Town council chairwoman councillor Lesley Mansell said the main reasons for not buying the flag were practical ones: "We do not have a Union Jack and the discussion was mainly about purchasing one to fly mainly for Armistice Day.
"The list we saw at council included a number of other flags which councils are allowed to display which includes those for the patron saints for England, Wales, Scotland and Ireland.
"The council confirmed its original decision to purchase a Union Jack, to fly the In Bloom one and the rainbow flag at appropriate times. We are working on a new logo and when that is sorted we hope to have our own flag for Radstock."
John Clements, vice-president of national patriotic group the Royal Society of St George, branded the decision "nonsense" and said "censoring" of the national flag played into the hands of the far right.

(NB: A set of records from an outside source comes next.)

[src/rtl/chaos_map_pkg.sv]
// rtl/chaos_map_pkg.sv - shared chaos-map constants: sequencer state encoding and default operand width
package chaos_map_pkg;

  // Default operand width of the fixed-point multiplier used by the logistic map.
  localparam int SEQ_MULT_WIDTH = 18;

  // Sequencer state encoding, shared with the logistic function sequencers.
  localparam logic [1:0] ST_IDLE = 2'd0;
  localparam logic [1:0] ST_RUN  = 2'd1;
  localparam logic [1:0] ST_DONE = 2'd2;

  // Bits needed to count 0..w inclusive.
  function automatic int count_bits(input int w);
    return $clog2(w + 1);
  endfunction

endpackage

[src/rtl/seq_mult18.sv]
// rtl/seq_mult18.sv - radix-2 shift-add sequential unsigned multiplier with 4-phase start/done handshake
module seq_mult18
  import chaos_map_pkg::*;
#(
  parameter int WIDTH = SEQ_MULT_WIDTH
) (
  input  logic                 CLK,
  input  logic                 RST,
  input  logic                 calc_start,
  input  logic [WIDTH-1:0]     dataa,
  input  logic [WIDTH-1:0]     datab,
  output logic [2*WIDTH-1:0]   result,
  output logic                 done
);

  localparam int              CW   = count_bits(WIDTH);
  localparam logic [CW-1:0]   LAST = CW'(WIDTH - 1);

  logic [1:0]           state;
  logic [2*WIDTH-1:0]   mcand;
  logic [WIDTH-1:0]     mplr;
  logic [2*WIDTH-1:0]   acc;
  logic [CW-1:0]        count;
  logic [2*WIDTH-1:0]   acc_next;

  // The single adder: accumulate the shifted multiplicand when the multiplier LSB is set.
  always_comb begin
    acc_next = acc;
    if (mplr[0]) acc_next = acc + mcand;
  end

  // Handshake sequencer and shift-add datapath; a full run is always WIDTH steps, no early exit.
  always_ff @(posedge CLK or negedge RST) begin
    if (!RST) begin
      state  <= ST_IDLE;
      done   <= 1'b0;
      result <= '0;
      mcand  <= '0;
      mplr   <= '0;
      acc    <= '0;
      count  <= '0;
    end else begin
      case (state)
        ST_IDLE: begin
          done <= 1'b0;
          if (calc_start) begin
            mcand <= {{WIDTH{1'b0}}, dataa};
            mplr  <= datab;
            acc   <= '0;
            count <= '0;
            state <= ST_RUN;
          end
        end
        ST_RUN: begin
          if (!calc_start) begin
            // Initiator withdrew the request: abandon the product, keep the old result.
            done  <= 1'b0;
            state <= ST_IDLE;
          end else begin
            acc   <= acc_next;
            mcand <= mcand << 1;
            mplr  <= mplr >> 1;
            count <= count + CW'(1);
            if (count == LAST) begin
              result <= acc_next;
              done   <= 1'b1;
              state  <= ST_DONE;
            end
          end
        end
        ST_DONE: begin
          // Hold the result until the initiator drops its request; no retrigger from here.
          if (!calc_start) begin
            done  <= 1'b0;
            state <= ST_IDLE;
          end
        end
        default: begin
          done  <= 1'b0;
          state <= ST_IDLE;
        end
      endcase
    end
  end

endmodule

[config.mk]
export PLATFORM = sky130hd
export DESIGN_NAME = seq_mult18
export DESIGN_NICKNAME = d
export VERILOG_FILES = /design/src/rtl/chaos_map_pkg.sv /design/src/rtl/seq_mult18.sv
export SDC_FILE = /design/constraint.sdc
export NUM_CORES = 1
export LEC_CHECK = 0
export ABC_AREA = 1
export BUFFER_PORTS_ARGS = -buffer_cell sky130_fd_sc_hd__buf_2
export CAP_MARGIN = 20
export CORE_MARGIN = 2
export CORE_UTILIZATION = 35
export CTS_CLUSTER_DIAMETER = 50
export DETAILED_ROUTE_END_ITERATION = 6
export PLACE_DENSITY = 0.51
export RECOVER_POWER = 25
export SLEW_MARGIN = 20
export SYNTH_ARGS = -nofsm -noshare
export SYNTH_HDL_FRONTEND = slang
export SYNTH_SLANG_ARGS = --single-unit
export TNS_END_PERCENT = 20
[constraint.sdc]
create_clock -name CLK -period 2.8 [get_ports CLK]
set_input_delay 0.28 -clock CLK [delete_from_list [all_inputs] [get_ports CLK]]
set_output_delay 0.28 -clock CLK [all_outputs]
set_load 0.02 [all_outputs]
Word level (Yosys, flattened, before mapping)

Cells that the tools add are included.

Flip-flop bits (word level): 134
Input port bits: 39
Logic and storage cells: 44

Add/sub/neg operators: 2
Equality and inequality tests: 7
Multiplexer cells: 22
Reductions and logical operators: 6

Operator list:

| operator                                      | number |
|---|---|
| two-way mux 36 bit                            | 5 |
| one-hot mux 36 bit (2 select lines)           | 2 |
| adder 36 bit                                  | 1 |
| two-way mux 18 bit                            | 2 |
| one-hot mux 18 bit (2 select lines)           | 1 |
| two-way mux 5 bit                             | 2 |
| one-hot mux 5 bit (2 select lines)            | 1 |
| AND reduction 3 bit                           | 3 |
| two-way mux 2 bit                             | 4 |
| inequality test 2 bit, second input constant  | 3 |
| one-hot mux 2 bit (3 select lines)            | 1 |
| adder 5 x 1 -> 5 bit, second input constant   | 1 |
| == test 5 bit, second input constant          | 1 |
| two-way mux 1 bit                             | 3 |
| inequality test 3 bit, second input constant  | 1 |
| == test 2 x 1 -> 1 bit, second input constant | 1 |
| == test 2 bit, second input constant          | 1 |
| logical NOT 2 bit                             | 1 |
| one-hot mux 1 bit (2 select lines)            | 1 |
| AND reduction 2 bit                           | 1 |
| nonzero test 2 bit                            | 1 |

Longest topological paths before layout

Gate-level depths: netlist of the first run.

Depth in word-level cells: 4
Gate-level depth with buffers: 15
Depth with buffers taken out: 15

Worst setup path before layout of the first run

OpenSTA, ideal clock, no wires.

Path kind: reg2reg
Start: reg mcand[0]
End: reg acc[32]
Library setup time: 0.117 ns
Arrival time: 1.852 ns
Required time: 2.683 ns
Slack: 0.830 ns
Stages on the path, launching flop included: 15
Clock period less this slack: 1.970 ns
Path through: dfrtp_1 ha_1 fa_1 nand3_1 nand3_2 nand2_1 nand2_1 nand3_1 nand2_1 nand2_1 nand2_1 nand2_1 nand3_1 nand3_1 nand2_1

Longest elaborated chain between the ends: 4

Ends and longest elaborated chain:

| element                             | line             | text |
|---|---|---|
| from (decl)                         | seq_mult18.sv:20 | `logic [2*WIDTH-1:0] mcand;` |
| from (signal assigned)              | seq_mult18.sv:47 | `mcand <= {{WIDTH{1'b0}}, dataa};` |
| from (signal assigned)              | seq_mult18.sv:61 | `mcand <= mcand << 1;` |
| adder 36 bit                        | seq_mult18.sv:29 | `if (mplr[0]) acc_next = acc + mcand;` |
| two-way mux 36 bit                  | seq_mult18.sv:29 |  |
| two-way mux 36 bit                  | seq_mult18.sv:55 | `if (!calc_start) begin` |
| one-hot mux 36 bit (2 select lines) | seq_mult18.sv:43 | `case (state)` |
| to (signal assigned)                | seq_mult18.sv:60 | `acc <= acc_next;` |
| to (decl)                           | seq_mult18.sv:22 | `logic [2*WIDTH-1:0] acc;` |

Every way passes these cells. The select of a mux whose other input is x is not followed.
A chain may end at the register's enable or synchronous reset.

Final worst setup path of the first run

Start: reg mcand[0]
End: reg result[32]

Longest elaborated chain between the ends: 2

Ends and longest elaborated chain:

| element              | line             | text |
|---|---|---|
| adder 36 bit         | seq_mult18.sv:29 |  |
| two-way mux 36 bit   | seq_mult18.sv:29 |  |
| to (signal assigned) | seq_mult18.sv:65 | `result <= acc_next;` |
| to (decl)            | seq_mult18.sv:12 | `output logic [2*WIDTH-1:0] result,` |

Every way passes these cells.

A spokeswoman for the Muslim Council of Britain, said it encouraged the flying of the St George's flag.
She said: "St George needs to take his rightful place as a national symbol of inclusivity rather than a symbol of hatred. St George actually lived before the birth of Islam and should not be associated with any hatred of Muslims."
In a further statement, the town council said reports that it had "banned" the flag were wide of the mark.
"Radstock Town Council is sorry about reports in the media and wishes to clarify that at no point has a decision been taken to lower the St George's flag. At our April meeting, the council was informed that it does not have a Union Jack and a vote was taken and agreed by all to purchase one.
"The council did not vote to ban the St George's flag nor any other flag.
"The decision taken was made in line with the resources and staffing that we have as a small town council.
"The mechanism on the flagpole is currently broken and we are seeking to have this repaired as soon as possible. The council is proud to fly the Union Jack as part of our heritage."